250ccF型の実用性をPRしようと1958年8〜9月にかけて、完成したばかりの新車が慶應の大学生に貸し出され、北海道一周が敢行された。走行4500kmを走破したが無故障。
しかし、そうした間にメグロファン達にF型の不評が拡大、本来なら同年の10月開催の全日本自動車ショウに展示されるのであるが、この広告のみに終わってしまった。
250F型と同時期に登場した125E3型は1958年7月~1959年10月まで1962台を生産。そのデザインはF型よりもイタアンティストなグレーの車体にブラウン系のタンク、GPレーサーでもおなじみのアールズフォークという意欲的なデザインを持ってた。
エンジン開発は林政康でOHCショートストロークの123cc、8.2ps/7000rpm、85km/hは、OHVシングルのホンダベンリイJCと同等だが、試作時は10ps以上を発揮し、それを無理矢理にパワーダウンしたもの、と本人は語ってくれた。
そしてこれをそのまま2気筒化したものも製作されたが、OHCへの評価がなくオクラ入りとなってしまったとのことだ。
メグロにも50ccが欲しい、と設計試作されたのがアミカ50であった。

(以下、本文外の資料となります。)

This is an optimization exercise on Yosys and OpenROAD, whose aim is small area, a short achievable clock period and few clock cycles, not a production implementation.
In this exercise RTL edits were held to simulation tests only and were not proved equivalent to the original.
The clock port is modelled as an ideal driver, which makes a skipped or thinned clock tree look cheaper than it is; a real chip needs a root buffer or a tree.
Power figures rest on the tool's default switching activity, not on a simulated workload.

## design/flow/config.mk

```make
export PLATFORM = sky130hd
export DESIGN_NAME = axi_data_width_converter_top
export DESIGN_NICKNAME = axi_data_width_converter_top
export VERILOG_FILES = /design/flow/design.v
export SDC_FILE = /design/flow/constraint.sdc
export NUM_CORES = 4
export LEC_CHECK = 0
export CAP_MARGIN = 20
export CORE_MARGIN = 2
export CORE_UTILIZATION = 60
export CTS_CLUSTER_DIAMETER = 150
export CTS_CLUSTER_SIZE = 20
export SETUP_SLACK_MARGIN = 2.4
export SLEW_MARGIN = 20
```

## design/flow/constraint.sdc

```tcl
create_clock -name core_clock -period 4.0 [get_ports {aclk}]
set_input_delay 0.8000 -clock core_clock [delete_from_list [all_inputs] [get_ports {aclk}]]
set_output_delay 0.8000 -clock core_clock [all_outputs]
set_load 0.01 [all_outputs]
```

エンジンは林が担当して、車体は由良令吉がイタリアのパリラ・オリンピア的なダブルクレードルとスマートなタンク・シートを採用、当時の50ccでは傑出したデザインにまとまっていた。
量産試作車が200台ほど製作され、1961年秋からテスト販売する予定であったが、メグロとカワサキの提携話が具体化して、当初カワサキは125ccまで、メグロは250cc以上を担当するということになり、アミカは100台あまりを生産した後に主要メグロ店に展示されたものの、全車が回収され廃棄処分された。
右のエンジン図面は林氏が所有していたそのもののコピーである。
メグロ・スタミナ500のK1に乗るのは映画俳優の佐藤英夫で、メグロは田宮二郎、杉浦直樹などを起用したが、佐藤は名脇役として知られ、この頃は「七人の刑事」で知られていた。1990年にはTVドラマ「渡る世間は鬼ばかり」の「幸楽」の初代店主を演じたことでも知られる。

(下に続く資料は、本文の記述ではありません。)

Background: an optimization exercise with open tools, aiming at small area. Do not read the settings as production practice. Only simulation tests tie the RTL to the original design; equivalence was not proved. Power figures rest on the tool's default switching activity, not on a simulated workload.

===== flow/flow/run.sh =====
#!/bin/bash
# The standard layout (standard.sh) with these changes:
#  - synthesis: the standard flow's own synthesis script, with only the ABC mapping script replaced by
#    flow/abc_area.script (area-oriented mapping); registers are mapped exactly as before
#  - the smallest buffer cell for the port buffers
#  - clock tree synthesis with clkbuf_8 buffers, small clusters, without dummy loads
#  - timing-driven global placement keeps none of its trial buffering
# Each tool's output goes to the logs under orfs/logs (ORFS) and to standard_sh.log.
set -e
here=$(pwd)
{ echo 'proc abc {args} { set i [lsearch $args -script]; if {$i >= 0} { lset args [expr {$i + 1}] $::env(AREA_ABC_SCRIPT) }; yosys abc {*}$args }'
  cat synth_recipe.tcl; } > synth_area.tcl
sed "s|SYNTH_SCRIPT=[^ ]*|SYNTH_SCRIPT=$here/synth_area.tcl|" standard.sh > standard_area.sh
export AREA_ABC_SCRIPT="$here/flow/abc_area.script"
export BUFFER_PORTS_ARGS="-buffer_cell sky130_fd_sc_hd__buf_1"
export CTS_ARGS="-sink_clustering_enable -repair_clock_nets -dont_use_dummy_load -buf_list sky130_fd_sc_hd__clkbuf_8 -sink_clustering_size 12 -sink_clustering_max_diameter 60"
export GPL_KEEP_OVERFLOW=0
bash standard_area.sh > standard_sh.log 2>&1

===== flow/flow/abc_area.script =====
strash
&get -n
&st
&dch -f
&nf -p -R 1000
&put
strash
&get -n
&st
&dch -f
&nf -p -R 1000
&put
topo
stime -c
dnsize -c

===== flow/standard.sh =====
#!/bin/bash
# synth_recipe.tcl (not shown) runs the flow's synth.tcl, then flattens the netlist and writes it again
# the make line also repeats each setting of config.mk as NAME=value (left out here)
make -C /OpenROAD-flow-scripts/flow DESIGN_CONFIG=/design/flow/config.mk WORK_HOME=/design/flow/orfs CLKGATE_MAP_FILE= SYNTH_SCRIPT=/design/flow/synth_recipe.tcl "${@:-finish}"

===== flow/config.mk =====
export PLATFORM = sky130hd
export DESIGN_NAME = tot6502
export DESIGN_NICKNAME = tot6502
export VERILOG_FILES = /design/flow/design.v
export SDC_FILE = /design/flow/constraint.sdc
export NUM_CORES = 4
export LEC_CHECK = 0
export ABC_AREA = 1
export CAP_MARGIN = 20
export CORE_MARGIN = 2
export CORE_UTILIZATION = 70
export SLEW_MARGIN = 20

===== flow/constraint.sdc =====
create_clock -name core_clock -period 8.5 [get_ports {clk}]
set_input_delay 1.7000 -clock core_clock [delete_from_list [all_inputs] [get_ports {clk}]]
set_output_delay 1.7000 -clock core_clock [all_outputs]
set_load 0.01 [all_outputs]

カワサキメグロ製作所時代のスポーツモデルがメグロSGTだった。エンジンは林氏の設計でOHV単気筒を搭載。1963年のモーターショーに参考出品された時のカタログの一部に記載されていた。まだ試作途中のためイラストで描かれたそのフォルムはあたかもE3を250にして、テレスコピックフォークに換装したようなフォルムであった。
エンジンは林氏がカワサキの明石工場に出向して完成させたもので、体制的に1962年にカワサキの資金が入り、カワサキメグロ製作所は1964年9月をもって閉鎖、生産は明石にて実施されることになっていたからだ。250ccで18ps/7000rpm、130km/h、車重も160kgと軽くまとめられていた。

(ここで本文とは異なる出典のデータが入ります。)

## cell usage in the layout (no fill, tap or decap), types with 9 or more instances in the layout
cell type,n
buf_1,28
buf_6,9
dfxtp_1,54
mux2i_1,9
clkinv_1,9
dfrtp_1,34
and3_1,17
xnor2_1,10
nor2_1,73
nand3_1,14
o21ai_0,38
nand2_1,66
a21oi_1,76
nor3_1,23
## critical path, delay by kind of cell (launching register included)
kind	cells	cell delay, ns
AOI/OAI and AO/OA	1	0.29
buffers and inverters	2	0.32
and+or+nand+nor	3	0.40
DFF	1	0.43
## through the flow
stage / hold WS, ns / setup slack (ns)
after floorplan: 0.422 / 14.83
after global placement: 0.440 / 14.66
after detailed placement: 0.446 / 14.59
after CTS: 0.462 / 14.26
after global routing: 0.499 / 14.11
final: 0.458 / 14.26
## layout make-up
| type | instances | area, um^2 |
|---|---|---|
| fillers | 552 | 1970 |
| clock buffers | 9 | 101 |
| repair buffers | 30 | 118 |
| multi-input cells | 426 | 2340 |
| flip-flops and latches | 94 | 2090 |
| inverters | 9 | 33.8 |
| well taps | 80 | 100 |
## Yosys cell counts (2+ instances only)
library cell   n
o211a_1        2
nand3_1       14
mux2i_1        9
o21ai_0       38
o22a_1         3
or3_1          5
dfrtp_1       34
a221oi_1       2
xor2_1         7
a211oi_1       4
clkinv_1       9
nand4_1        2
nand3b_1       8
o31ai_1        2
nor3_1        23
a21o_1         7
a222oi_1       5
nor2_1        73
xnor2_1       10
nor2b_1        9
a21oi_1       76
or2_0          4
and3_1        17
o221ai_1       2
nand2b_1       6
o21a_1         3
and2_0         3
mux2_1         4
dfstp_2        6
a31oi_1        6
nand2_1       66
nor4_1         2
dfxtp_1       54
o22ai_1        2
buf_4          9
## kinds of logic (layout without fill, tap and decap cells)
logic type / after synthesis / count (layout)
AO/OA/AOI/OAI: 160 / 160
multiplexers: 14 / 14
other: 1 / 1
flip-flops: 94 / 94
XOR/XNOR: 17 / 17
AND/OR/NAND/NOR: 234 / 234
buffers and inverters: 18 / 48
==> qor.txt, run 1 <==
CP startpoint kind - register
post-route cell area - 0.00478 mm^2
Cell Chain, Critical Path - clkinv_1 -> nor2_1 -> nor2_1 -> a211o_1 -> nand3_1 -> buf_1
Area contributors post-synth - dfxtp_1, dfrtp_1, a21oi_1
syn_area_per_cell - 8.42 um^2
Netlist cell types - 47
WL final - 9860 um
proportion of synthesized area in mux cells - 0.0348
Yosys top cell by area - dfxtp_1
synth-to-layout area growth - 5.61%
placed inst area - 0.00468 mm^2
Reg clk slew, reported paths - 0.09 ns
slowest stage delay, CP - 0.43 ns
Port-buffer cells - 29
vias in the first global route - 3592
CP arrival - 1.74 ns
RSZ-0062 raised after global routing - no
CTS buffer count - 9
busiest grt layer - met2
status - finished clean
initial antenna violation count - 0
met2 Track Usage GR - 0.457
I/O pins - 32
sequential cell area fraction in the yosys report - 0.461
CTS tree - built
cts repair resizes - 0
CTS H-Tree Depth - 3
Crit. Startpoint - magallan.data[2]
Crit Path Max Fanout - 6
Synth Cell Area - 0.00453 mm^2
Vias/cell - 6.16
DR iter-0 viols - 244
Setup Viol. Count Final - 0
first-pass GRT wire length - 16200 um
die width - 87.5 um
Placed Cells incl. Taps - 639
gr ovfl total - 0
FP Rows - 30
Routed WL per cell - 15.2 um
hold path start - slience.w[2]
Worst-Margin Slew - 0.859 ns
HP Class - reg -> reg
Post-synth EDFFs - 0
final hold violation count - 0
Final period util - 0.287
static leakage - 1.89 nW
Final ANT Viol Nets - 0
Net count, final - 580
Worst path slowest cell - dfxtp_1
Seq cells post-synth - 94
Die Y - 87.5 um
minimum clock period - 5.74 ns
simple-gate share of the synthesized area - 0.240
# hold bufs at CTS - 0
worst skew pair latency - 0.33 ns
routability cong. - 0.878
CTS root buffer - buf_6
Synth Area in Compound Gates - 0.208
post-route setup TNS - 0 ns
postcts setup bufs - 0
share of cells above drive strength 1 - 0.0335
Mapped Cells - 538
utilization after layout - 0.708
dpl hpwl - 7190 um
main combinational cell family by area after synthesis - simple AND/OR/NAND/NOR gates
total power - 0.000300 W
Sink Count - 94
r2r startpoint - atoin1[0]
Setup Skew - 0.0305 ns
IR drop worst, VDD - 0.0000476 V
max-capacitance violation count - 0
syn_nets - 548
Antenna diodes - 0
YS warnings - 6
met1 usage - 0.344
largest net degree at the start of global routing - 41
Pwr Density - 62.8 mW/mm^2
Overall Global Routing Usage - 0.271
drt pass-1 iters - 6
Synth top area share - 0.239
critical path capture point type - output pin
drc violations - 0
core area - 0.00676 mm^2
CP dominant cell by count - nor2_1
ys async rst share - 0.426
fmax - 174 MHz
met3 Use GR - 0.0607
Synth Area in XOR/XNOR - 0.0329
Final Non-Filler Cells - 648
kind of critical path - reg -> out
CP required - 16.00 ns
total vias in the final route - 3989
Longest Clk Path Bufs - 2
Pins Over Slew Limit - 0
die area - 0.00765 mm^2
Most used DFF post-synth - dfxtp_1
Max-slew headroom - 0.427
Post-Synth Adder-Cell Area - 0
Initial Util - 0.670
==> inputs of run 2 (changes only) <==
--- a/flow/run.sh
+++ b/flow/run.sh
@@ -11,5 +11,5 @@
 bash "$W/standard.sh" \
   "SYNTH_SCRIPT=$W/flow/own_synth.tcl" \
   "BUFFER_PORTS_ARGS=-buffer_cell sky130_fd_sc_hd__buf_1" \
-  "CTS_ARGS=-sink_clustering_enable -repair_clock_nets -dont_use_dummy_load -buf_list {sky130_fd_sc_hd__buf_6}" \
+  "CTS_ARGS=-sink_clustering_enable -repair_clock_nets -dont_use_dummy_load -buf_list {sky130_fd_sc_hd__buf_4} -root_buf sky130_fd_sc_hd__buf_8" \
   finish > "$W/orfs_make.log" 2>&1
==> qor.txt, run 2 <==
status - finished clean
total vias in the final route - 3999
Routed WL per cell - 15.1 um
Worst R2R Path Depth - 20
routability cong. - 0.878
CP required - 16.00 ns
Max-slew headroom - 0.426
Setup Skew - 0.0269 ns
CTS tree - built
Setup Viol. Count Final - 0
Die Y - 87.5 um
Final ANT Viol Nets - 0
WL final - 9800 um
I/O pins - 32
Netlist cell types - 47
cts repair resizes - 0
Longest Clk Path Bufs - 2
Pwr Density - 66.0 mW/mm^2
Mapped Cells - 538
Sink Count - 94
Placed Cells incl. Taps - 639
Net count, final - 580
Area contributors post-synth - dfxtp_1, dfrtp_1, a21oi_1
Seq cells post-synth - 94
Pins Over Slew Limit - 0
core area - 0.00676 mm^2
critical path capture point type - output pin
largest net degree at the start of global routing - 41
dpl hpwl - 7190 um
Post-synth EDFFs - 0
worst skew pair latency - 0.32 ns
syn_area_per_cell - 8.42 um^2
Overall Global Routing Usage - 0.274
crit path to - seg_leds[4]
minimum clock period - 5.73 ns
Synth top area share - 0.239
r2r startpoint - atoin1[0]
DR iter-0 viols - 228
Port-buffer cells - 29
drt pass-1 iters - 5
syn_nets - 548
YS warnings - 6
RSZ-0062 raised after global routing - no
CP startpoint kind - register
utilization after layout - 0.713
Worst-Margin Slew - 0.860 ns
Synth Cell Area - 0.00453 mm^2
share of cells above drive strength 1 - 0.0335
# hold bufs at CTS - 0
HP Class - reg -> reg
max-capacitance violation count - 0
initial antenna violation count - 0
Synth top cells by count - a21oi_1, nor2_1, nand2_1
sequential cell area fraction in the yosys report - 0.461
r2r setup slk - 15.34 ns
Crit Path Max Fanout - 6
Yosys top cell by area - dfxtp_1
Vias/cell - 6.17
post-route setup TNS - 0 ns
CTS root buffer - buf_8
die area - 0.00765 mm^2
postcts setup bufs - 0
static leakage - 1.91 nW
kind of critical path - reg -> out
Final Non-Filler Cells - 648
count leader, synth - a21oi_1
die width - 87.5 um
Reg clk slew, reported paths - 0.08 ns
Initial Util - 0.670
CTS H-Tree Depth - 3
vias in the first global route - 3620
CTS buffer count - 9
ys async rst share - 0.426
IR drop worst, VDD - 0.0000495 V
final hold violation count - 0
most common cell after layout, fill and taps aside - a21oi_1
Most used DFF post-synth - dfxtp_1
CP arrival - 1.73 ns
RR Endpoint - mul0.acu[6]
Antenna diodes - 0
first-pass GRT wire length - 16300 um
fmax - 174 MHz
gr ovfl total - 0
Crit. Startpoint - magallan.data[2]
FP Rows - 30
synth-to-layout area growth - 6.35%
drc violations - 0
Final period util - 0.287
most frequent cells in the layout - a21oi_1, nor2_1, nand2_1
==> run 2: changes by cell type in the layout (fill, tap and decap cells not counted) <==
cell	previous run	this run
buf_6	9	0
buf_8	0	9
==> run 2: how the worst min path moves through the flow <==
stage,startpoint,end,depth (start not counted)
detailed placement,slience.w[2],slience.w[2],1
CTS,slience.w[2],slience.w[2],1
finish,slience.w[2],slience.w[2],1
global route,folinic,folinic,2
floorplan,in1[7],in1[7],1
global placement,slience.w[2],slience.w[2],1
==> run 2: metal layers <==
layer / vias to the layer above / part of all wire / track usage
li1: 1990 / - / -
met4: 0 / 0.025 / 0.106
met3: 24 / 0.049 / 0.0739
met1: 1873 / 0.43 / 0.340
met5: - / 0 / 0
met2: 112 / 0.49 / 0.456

SGTのタンクマークなどの細かいディティールにはカワサキのデザインルームも加わって作業が行なわれた。実用車250SGとともに発表されたが、手間のかかる部品も多く、実際に生産されたのは極めて少なかった。
メグロSGTは限定生産であったが、カワサキメグロ製作所が閉鎖されたため、主要生産モデルが極端に整理されることになった。1963年モーターショー配布のカタログではメグロは125ccキャデット、170ccレンジャー、250ccジュニアS8、300ccアーガスJ8、500ccスタミナK1、それにメグロSGTだった。カワサキは125ccB8実用車としての人気が出て業績好調だったため、急きょメグロS8の車体にSGTのエンジンを載せた250cc実用車を生産することになる。そしてSGTを欲しがるユーザー向けにはダブルシートも用意して対応した。
エンジン設計した林氏に「SGのエンジンはスゴかったですよ、東名名神をBMWの500ccなみにズッーと100km/h巡航できましたから......」と語ったとき、本人は「そう!それはウレシイね!」と喜ばれ、祝杯をあげたこともなつかしい想い出である。